Bundle Decreases Infections in High-Risk Surgeries

The researchers studied SSIs in patients who underwent staging laparotomy for uterine cancer, ovarian cancer debulking without bowel resection, or ovarian cancer debulking with bowel resection.


Bundle Decreases Infections in High-Risk Surgeries

Bundle Decreases Infections in High-Risk Surgeries

“The high-complexity surgery often required to cytoreduce ovarian cancer carries a substantial risk for [SSI], which is associated with worse overall survival,” the researchers write. “For patients with uterine cancer, staging performed through laparotomy, rather than a minimally invasive approach, increases the risk of surgical site infection 15-fold.”

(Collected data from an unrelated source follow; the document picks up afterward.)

`config.mk`:
```
export PLATFORM = sky130hd
export DESIGN_NAME = vaddsub
export DESIGN_NICKNAME = d
export VERILOG_FILES = /design/src/vector_pkg.sv /design/src/bf16_addsub.sv /design/src/vaddsub_issue.sv /design/src/fp_status_flags.sv /design/src/vaddsub.sv
export SDC_FILE = /design/constraint.sdc
export NUM_CORES = 1
export LEC_CHECK = 0
export BUFFER_PORTS_ARGS = -buffer_cell sky130_fd_sc_hd__buf_2
export CORE_MARGIN = 4
export CORE_UTILIZATION = 60
export CTS_BUF_LIST = sky130_fd_sc_hd__clkbuf_4 sky130_fd_sc_hd__clkbuf_8
export DETAILED_ROUTE_END_ITERATION = 8
export GPL_ROUTABILITY_DRIVEN = 0
export HOLD_SLACK_MARGIN = 0.03
export PLACE_DENSITY_LB_ADDON = 0.2
export SLEW_MARGIN = 20
export SYNTH_ARGS = -nofsm -noshare
export SYNTH_HDL_FRONTEND = slang
export SYNTH_SLANG_ARGS = --single-unit
```
`constraint.sdc`:
```
create_clock -name CLK -period 16 [get_ports CLK]
set_input_delay 3.2 -clock CLK [delete_from_list [all_inputs] [get_ports CLK]]
set_output_delay 3.2 -clock CLK [all_outputs]
set_load 0.005 [all_outputs]
```
`src/vector_pkg.sv`:
```
package vector_pkg;

  // bf16 element layout
  localparam int BF16_W = 16;
  localparam int EXP_W  = 8;
  localparam int FRAC_W = 7;

  // guard, round, sticky
  localparam int GRS_W = 3;

  // vector shape
  localparam int LANES = 4;
  localparam int VL_W  = 3;   // holds 0..LANES

  // special encodings
  localparam logic [EXP_W-1:0] EXP_ALL1 = {EXP_W{1'b1}};

  localparam logic [BF16_W-1:0] QNAN    = 16'h7FC0;
  localparam logic [BF16_W-1:0] POS_INF = 16'h7F80;
  localparam logic [BF16_W-1:0] NEG_INF = 16'hFF80;

endpackage

```
`src/bf16_addsub.sv`:
```
module bf16_addsub (
  input  logic                          CLK,
  input  logic                          nRST,
  input  logic                          enable,
  input  logic                          sub,
  input  logic [vector_pkg::BF16_W-1:0] port_a,
  input  logic [vector_pkg::BF16_W-1:0] port_b,
  output logic [vector_pkg::BF16_W-1:0] result,
  output logic                          overflow
);

  localparam int SIG_W  = vector_pkg::FRAC_W + 1;    // hidden bit + fraction
  localparam int EXT_W  = SIG_W + vector_pkg::GRS_W;  // significand with grs room
  localparam int SUM_W  = EXT_W + 1;                  // one carry bit on top
  localparam int LZ_W   = $clog2(SUM_W + 1);
  localparam int EXPX_W = vector_pkg::EXP_W + 2;      // sign and headroom for over/underflow

  function automatic logic [vector_pkg::EXP_W-1:0] exp_of(
    input logic [vector_pkg::BF16_W-1:0] x
  );
    return x[vector_pkg::BF16_W-2 -: vector_pkg::EXP_W];
  endfunction

  function automatic logic [vector_pkg::FRAC_W-1:0] frac_of(
    input logic [vector_pkg::BF16_W-1:0] x
  );
    return x[vector_pkg::FRAC_W-1:0];
  endfunction

  function automatic logic is_nan(input logic [vector_pkg::BF16_W-1:0] x);
    return (exp_of(x) == vector_pkg::EXP_ALL1) && (frac_of(x) != '0);
  endfunction

  function automatic logic is_inf(input logic [vector_pkg::BF16_W-1:0] x);
    return (exp_of(x) == vector_pkg::EXP_ALL1) && (frac_of(x) == '0);
  endfunction

  function automatic logic [vector_pkg::BF16_W-1:0] inf_of(input logic s);
    return s ? vector_pkg::NEG_INF : vector_pkg::POS_INF;
  endfunction

  // subnormals read as zero (DAZ)
  function automatic logic [SIG_W-1:0] sig_of(input logic [vector_pkg::BF16_W-1:0] x);
    return (exp_of(x) == '0) ? '0 : {1'b1, frac_of(x)};
  endfunction

  // right shift, everything shifted out ORed into the lsb
  function automatic logic [EXT_W-1:0] align(
    input logic [EXT_W-1:0]             x,
    input logic [vector_pkg::EXP_W-1:0] shamt
  );
    logic [EXT_W-1:0] y;
    logic [EXT_W-1:0] lost;
    if (shamt >= EXT_W) begin
      y    = '0;
      y[0] = |x;
    end else begin
      y    = x >> shamt;
      lost = x & ~({EXT_W{1'b1}} << shamt);
      y[0] = y[0] | (|lost);
    end
    return y;
  endfunction

  function automatic logic [LZ_W-1:0] lzc(input logic [SUM_W-1:0] x);
    logic [LZ_W-1:0] n;
    logic            found;
    n     = LZ_W'(SUM_W);
    found = 1'b0;
    for (int i = SUM_W - 1; i >= 0; i--) begin
      if (!found && x[i]) begin
        n     = LZ_W'(SUM_W - 1 - i);
        found = 1'b1;
      end
    end
    return n;
  endfunction

  // stage 1: classify, align, add

  logic                          sign_a, sign_b;
  logic                          s1n_special;
  logic [vector_pkg::BF16_W-1:0] s1n_special_res;

  assign sign_a = port_a[vector_pkg::BF16_W-1];
  assign sign_b = port_b[vector_pkg::BF16_W-1] ^ sub;  // a - b is a + (-b)

  always_comb begin
    s1n_special     = 1'b1;
    s1n_special_res = vector_pkg::QNAN;
    if (is_nan(port_a) || is_nan(port_b)) begin
      s1n_special_res = vector_pkg::QNAN;
    end else if (is_inf(port_a) && is_inf(port_b)) begin
      // inf - inf is invalid
      s1n_special_res = (sign_a ^ sign_b) ? vector_pkg::QNAN : inf_of(sign_a);
    end else if (is_inf(port_a)) begin
      s1n_special_res = inf_of(sign_a);
    end else if (is_inf(port_b)) begin
      s1n_special_res = inf_of(sign_b);
    end else begin
      s1n_special = 1'b0;
    end
  end

  logic [vector_pkg::EXP_W-1:0] e_a, e_b, big_exp, small_exp;
  logic [SIG_W-1:0]             m_a, m_b;
  logic [EXT_W-1:0]             big_sig, small_sig, small_al;
  logic                         swap, big_sign, small_sign;
  logic [SUM_W-1:0]             s1n_mag;

  assign e_a = exp_of(port_a);
  assign e_b = exp_of(port_b);
  assign m_a = sig_of(port_a);
  assign m_b = sig_of(port_b);

  assign swap = (e_b > e_a) || ((e_b == e_a) && (m_b > m_a));  // b is larger

  assign big_exp    = swap ? e_b : e_a;
  assign small_exp  = swap ? e_a : e_b;
  assign big_sig    = swap ? {m_b, {vector_pkg::GRS_W{1'b0}}} : {m_a, {vector_pkg::GRS_W{1'b0}}};
  assign small_sig  = swap ? {m_a, {vector_pkg::GRS_W{1'b0}}} : {m_b, {vector_pkg::GRS_W{1'b0}}};
  assign big_sign   = swap ? sign_b : sign_a;
  assign small_sign = swap ? sign_a : sign_b;

  assign small_al = align(small_sig, big_exp - small_exp);

  // larger minus smaller never goes negative
  assign s1n_mag = (big_sign ^ small_sign) ? ({1'b0, big_sig} - {1'b0, small_al})
                                           : ({1'b0, big_sig} + {1'b0, small_al});

  logic                          s1_v;
  logic                          s1_special;
  logic [vector_pkg::BF16_W-1:0] s1_special_res;
  logic [SUM_W-1:0]              s1_mag;
  logic [vector_pkg::EXP_W-1:0]  s1_exp;
  logic                          s1_sign;

  always_ff @(posedge CLK or negedge nRST) begin
    if (!nRST) begin
      s1_v <= 1'b0;
    end else begin
      s1_v <= enable;
    end
  end

  always_ff @(posedge CLK) begin
    if (enable) begin  // hold payload while the lane is idle
      s1_special     <= s1n_special;
      s1_special_res <= s1n_special_res;
      s1_mag         <= s1n_mag;
      s1_exp         <= big_exp;
      s1_sign        <= big_sign;
    end
  end

  // stage 2: normalize, round, pack

  logic [LZ_W-1:0]               lz, shl;
  logic [SUM_W-1:0]              norm;
  logic [EXPX_W-1:0]             exp_n, exp_post;
  logic [SIG_W-1:0]              sig_keep, sig_rnd;
  logic                          guard, rnd, stk, inc, rnd_carry;
  logic [vector_pkg::BF16_W-1:0] s2n_out;
  logic                          s2n_ovf;

  assign lz  = lzc(s1_mag);
  assign shl = lz - 1'b1;  // msb lands on bit EXT_W-1

  always_comb begin
    norm  = s1_mag;
    exp_n = EXPX_W'(s1_exp);
    if (s1_mag[SUM_W-1]) begin
      // carry out, shift right once keeping sticky
      norm    = s1_mag >> 1;
      norm[0] = norm[0] | s1_mag[0];
      exp_n   = exp_n + 1'b1;
    end else if (s1_mag != '0) begin
      norm  = s1_mag << shl;
      exp_n = exp_n - EXPX_W'(shl);  // may go to zero or below
    end
  end

  assign sig_keep = norm[vector_pkg::GRS_W +: SIG_W];
  assign guard    = norm[2];
  assign rnd      = norm[1];
  assign stk      = norm[0];
  assign inc      = guard & (rnd | stk | sig_keep[0]);  // ties to even

  assign {rnd_carry, sig_rnd} = {1'b0, sig_keep} + inc;
  // on carry sig_rnd wraps to zero, which is the right fraction for 1.0 * 2^(e+1)
  assign exp_post = exp_n + rnd_carry;

  always_comb begin
    s2n_out = '0;
    s2n_ovf = 1'b0;
    if (s1_special) begin
      s2n_out = s1_special_res;
    end else if (s1_mag == '0) begin
      s2n_out = '0;  // exact cancellation is +0
    end else if (exp_post[EXPX_W-1] || exp_post == '0) begin
      s2n_out = {s1_sign, {(vector_pkg::BF16_W-1){1'b0}}};  // FTZ
    end else if (exp_post >= EXPX_W'(vector_pkg::EXP_ALL1)) begin
      s2n_out = inf_of(s1_sign);
      s2n_ovf = 1'b1;
    end else begin
      s2n_out = {s1_sign, exp_post[vector_pkg::EXP_W-1:0], sig_rnd[vector_pkg::FRAC_W-1:0]};
    end
  end

  logic                          s2_v;
  logic [vector_pkg::BF16_W-1:0] s2_out;
  logic                          s2_ovf;

  always_ff @(posedge CLK or negedge nRST) begin
    if (!nRST) begin
      s2_v <= 1'b0;
    end else begin
      s2_v <= s1_v;
    end
  end

  always_ff @(posedge CLK) begin
    if (s1_v) begin
      s2_out <= s2n_out;
      s2_ovf <= s2n_ovf;
    end
  end

  // idle lanes read as zero
  assign result   = s2_v ? s2_out : '0;
  assign overflow = s2_v & s2_ovf;

endmodule

```
`src/vaddsub_issue.sv`:
```
module vaddsub_issue (
  input  logic                        CLK,
  input  logic                        nRST,
  input  logic                        enable,
  input  logic [vector_pkg::VL_W-1:0] vl,
  input  logic [vector_pkg::LANES-1:0] lane_mask,
  output logic [vector_pkg::LANES-1:0] lane_en,
  output logic                        out_valid
);

  logic [1:0] valid_q;  // one bit per lane stage

  // lane i runs when issued, inside vl and not masked
  always_comb begin
    for (int i = 0; i < vector_pkg::LANES; i++) begin
      lane_en[i] = enable & lane_mask[i] & (i < int'(vl));
    end
  end

  // operation valid follows the strobe, not the lanes,
  // so vl of 0 still gives a pulse
  always_ff @(posedge CLK or negedge nRST) begin
    if (!nRST) begin
      valid_q <= '0;
    end else begin
      valid_q <= {valid_q[0], enable};
    end
  end

  assign out_valid = valid_q[1];  // lines up with the lane result registers

endmodule

```
`src/fp_status_flags.sv`:
```
module fp_status_flags (
  input  logic                         CLK,
  input  logic                         nRST,
  input  logic [vector_pkg::LANES-1:0] lane_ovf,
  input  logic                         clear_flags,
  output logic                         overflow_flag
);

  logic any_ovf;

  assign any_ovf = |lane_ovf;  // lanes already gate with their valid

  // sticky, a new overflow beats a clear in the same cycle
  always_ff @(posedge CLK or negedge nRST) begin
    if (!nRST) begin
      overflow_flag <= 1'b0;
    end else if (any_ovf) begin
      overflow_flag <= 1'b1;
    end else if (clear_flags) begin
      overflow_flag <= 1'b0;
    end
  end

endmodule

```
`src/vaddsub.sv`:
```
module vaddsub (
  input  logic                                            CLK,
  input  logic                                            nRST,
  input  logic                                            enable,
  input  logic                                            sub,
  input  logic [vector_pkg::VL_W-1:0]                     vl,
  input  logic [vector_pkg::LANES-1:0]                    lane_mask,
  input  logic [vector_pkg::LANES*vector_pkg::BF16_W-1:0] vec_a,
  input  logic [vector_pkg::LANES*vector_pkg::BF16_W-1:0] vec_b,
  input  logic                                            clear_flags,
  output logic [vector_pkg::LANES*vector_pkg::BF16_W-1:0] vec_out,
  output logic                                            out_valid,
  output logic [vector_pkg::LANES-1:0]                    overflow,
  output logic                                            overflow_flag
);

  logic [vector_pkg::LANES-1:0] lane_en;

  vaddsub_issue issue0 (
    .CLK       (CLK),
    .nRST      (nRST),
    .enable    (enable),
    .vl        (vl),
    .lane_mask (lane_mask),
    .lane_en   (lane_en),
    .out_valid (out_valid)
  );

  // lane i owns bits 16i .. 16i+15 of each vector
  for (genvar i = 0; i < vector_pkg::LANES; i++) begin : gen_lane
    bf16_addsub lane (
      .CLK      (CLK),
      .nRST     (nRST),
      .enable   (lane_en[i]),
      .sub      (sub),            // shared across lanes
      .port_a   (vec_a[i*vector_pkg::BF16_W +: vector_pkg::BF16_W]),
      .port_b   (vec_b[i*vector_pkg::BF16_W +: vector_pkg::BF16_W]),
      .result   (vec_out[i*vector_pkg::BF16_W +: vector_pkg::BF16_W]),
      .overflow (overflow[i])
    );
  end

  fp_status_flags flags0 (
    .CLK           (CLK),
    .nRST          (nRST),
    .lane_ovf      (overflow),
    .clear_flags   (clear_flags),
    .overflow_flag (overflow_flag)
  );

endmodule

```
Yosys cells after proc, flatten, opt, wreduce, memory -nomap -nowiden
Cells that the tools add are included.

cells by class
  $add $sub $neg = 32
  magnitude comparators = 20
  equal/unequal tests = 12
  shift operators = 12
  multiplexer cells = 206
  bitwise operators = 52
  reductions and logical operators = 178

operator list
  operator                 count
  $mux W16                 48
  $mux W11                 20
  $mux W4                  48
  $mux W8                  16
  $reduce_or A11 Y1        8
  $mux W10                 8
  $logic_and A1 B1 Y1      68
  $eq A8 B8 Y1 const B     8
  $gt A8 B8 Y1             8
  $logic_not A8 Y1         8
  $mux W1                  62
  $logic_not A7 Y1         8
  $reduce_bool A7 Y1       8
  $add A11 B11 Y12         4
  $logic_not A12 Y1        4
  $mux W12                 4
  $reduce_bool A12 Y1      4
  $shl A12 B4 Y11          4
  $sub A11 B11 Y12         4
  $and A11 B11 Y11         4
  $logic_not A1 Y1         44
  $not A11 Y11             4
  $shl A11 B8 Y11 const A  4
  $shr A11 B8 Y11          4
  other kinds (19)         110

storage, ports and cells
  register bits after elaboration = 231
  bits of input ports = 140
  output and inout bits = 70
  logic and storage cells = 550

Depth between registers and ports, before layout
  depth after elaboration = 48
  depth in mapped cells = 40
  gate-level depth less buffers = 36

Hierarchy
A second synthesis with hierarchy kept.

second synthesis, totals
  cells, all modules = 2,855
  area, all modules = 22,489.1 um^2

by module, submodules not included
  module                              times used  cells an instance  area each (um^2)  sequential area each (um^2)
  bf16_addsub (gen_lane[0].lane ...)  3           720                5,627.9           1,281.2
  bf16_addsub (gen_lane[3].lane)      1           683                5,475.3           1,281.2
  vaddsub_issue                       1           8                  90.1              50.0
  fp_status_flags                     1           4                  40.0              25.0

Worst setup path before layout
Ideal clock, no wire load.

  path type = input to register
  start point = input port vec_a[45] in the netlist's numbering
  end point = register gen_lane[2].lane.s1_mag[10] (data pin)
  library setup time = 258 ps
  arrival time = 10,197 ps
  data required time = 15,742 ps
  setup slack = 5,545 ps
  stages on the path = 33
  buffers on the path = 3
  path through = or4_1 > or2_2 > buf_2 > nand2_1 > ha_1 > a21o_1 > maj3_4 > a211o_2 > nand3_2 > buf_2 > buf_1 > nor2_1 > a21oi_1 > ha_1 > o21ai_0 > and3_1 > o311ai_0 > nor4_1 > a211oi_1 > o2111ai_2 > nor3_2 > mux2i_1 > a41o_1 > ha_1 > nand2_1 > or3b_2 > o21ai_0 > a32oi_1 > ha_1 > o21a_1 > a21o_1 > a21oi_1 > xnor2_1

between the ends
  cells in the longest elaborated chain, start to end = 15
  elaborated cells between the ends (all ways) = 27
  classes of those cells = add/sub (3); order compare (3); eq/ne (1); shift (2); mux (9); bitwise (4); reduce/logical (5)

ends and longest elaborated chain
  element                                               RTL line                                source
  start, declared                                       vaddsub.sv:8                            input logic [vector_pkg::LANES*vector_pkg::BF16_W-1:0] vec_a,
  $logic_not A8 Y1                                      bf16_addsub.sv:44                       return (exp_of(x) == '0) ? '0 : {1'b1, frac_of(x)};
  $mux W8                                               bf16_addsub.sv:44
  $gt A8 B8 Y1                                          bf16_addsub.sv:116                      assign swap = (e_b > e_a) || ((e_b == e_a) && (m_b > m_a));
  $logic_and A1 B1 Y1                                   bf16_addsub.sv:116
  $logic_or A1 B1 Y1                                    bf16_addsub.sv:116
  $mux W8 (on tied branches)                            bf16_addsub.sv:118, bf16_addsub.sv:119
  $sub A8 B8 Y8                                         bf16_addsub.sv:125                      assign small_al = align(small_sig, big_exp - small_exp);
  $shl A11 B8 Y11                                       bf16_addsub.sv:59                       lost = x & ~({EXT_W{1'b1}} << shamt);
  $not A11 Y11                                          bf16_addsub.sv:59
  $and A11 B11 Y11                                      bf16_addsub.sv:59
  $reduce_or A11 Y1                                     bf16_addsub.sv:60                       y[0] = y[0] | (|lost);
  $or A1 B1 Y1                                          bf16_addsub.sv:60
  $mux W11                                              bf16_addsub.sv:54                       if (shamt >= EXT_W) begin
  $add A11 B11 Y12 or $sub A11 B11 Y12 (tied branches)  bf16_addsub.sv:129, bf16_addsub.sv:128
  $mux W12 *                                            bf16_addsub.sv:128                      assign s1n_mag = (big_sign ^ small_sign) ? ({1'b0, big_sig} - {1'b0, small_al})
  named net gen_lane[2].lane.s1n_mag[10]                bf16_addsub.sv:109                      logic [SUM_W-1:0] s1n_mag;
  end signal, assigned                                  bf16_addsub.sv:150                      s1_mag <= s1n_mag;
  end, declared                                         bf16_addsub.sv:134                      logic [SUM_W-1:0] s1_mag;

The timed path passes the listed nets; every way through them passes the cells marked *.
A chain may end at the register's enable or synchronous reset.

Worst setup path in the final report
  start point = input port vec_b[24] in the netlist's numbering
  end point = register gen_lane[1].lane.s1_mag[11] (data pin)

between the ends
  cells in the longest elaborated chain, start to end = 15
  elaborated cells between the ends (all ways) = 27
  classes of those cells = add/sub (3); order compare (3); eq/ne (1); shift (2); mux (9); bitwise (4); reduce/logical (5)

ends and longest elaborated chain
  element                                               RTL line                                source
  start, declared                                       vaddsub.sv:9                            input logic [vector_pkg::LANES*vector_pkg::BF16_W-1:0] vec_b,
  $logic_not A8 Y1                                      bf16_addsub.sv:44
  $mux W8                                               bf16_addsub.sv:44
  $gt A8 B8 Y1                                          bf16_addsub.sv:116
  $logic_and A1 B1 Y1                                   bf16_addsub.sv:116
  $logic_or A1 B1 Y1                                    bf16_addsub.sv:116
  $mux W8 (on tied branches)                            bf16_addsub.sv:118, bf16_addsub.sv:119
  $sub A8 B8 Y8                                         bf16_addsub.sv:125
  $shl A11 B8 Y11                                       bf16_addsub.sv:59
  $not A11 Y11                                          bf16_addsub.sv:59
  $and A11 B11 Y11                                      bf16_addsub.sv:59
  $reduce_or A11 Y1                                     bf16_addsub.sv:60
  $or A1 B1 Y1                                          bf16_addsub.sv:60
  $mux W11                                              bf16_addsub.sv:54
  $add A11 B11 Y12 or $sub A11 B11 Y12 (tied branches)  bf16_addsub.sv:129, bf16_addsub.sv:128
  $mux W12 *                                            bf16_addsub.sv:128
  named net gen_lane[1].lane.s1n_mag[11]                bf16_addsub.sv:109
  end signal, assigned                                  bf16_addsub.sv:150
  end, declared                                         bf16_addsub.sv:134

Marked as above.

They adapted an intervention bundle proven to reduce SSI in patients with colorectal surgery. “Our aim was to evaluate whether implementing a bundle of interventions that spans the entire surgical encounter…could reduce 30-day [SSI] rates by 50% in high-risk gynecologic cancer operations,” the authors write.

For the preintervention period, the researchers determined SSI rates retrospectively among 635 patients who underwent one of the three surgeries between January 1, 2010, and December 31, 2012. During this baseline period, the SSI reduction bundle included a patient education pamphlet on SSI prevention, Hibiclens (4% chlorhexidine gluconate) shower before surgery, prophylactic antibiotic administration, coverage of the incisional area with ChloraPrep (2% chlorhexidine gluconate and 70% isopropyl alcohol), and cefazolin redose within 3 to 4 hours after incision. Compliance with SSI guidelines was high.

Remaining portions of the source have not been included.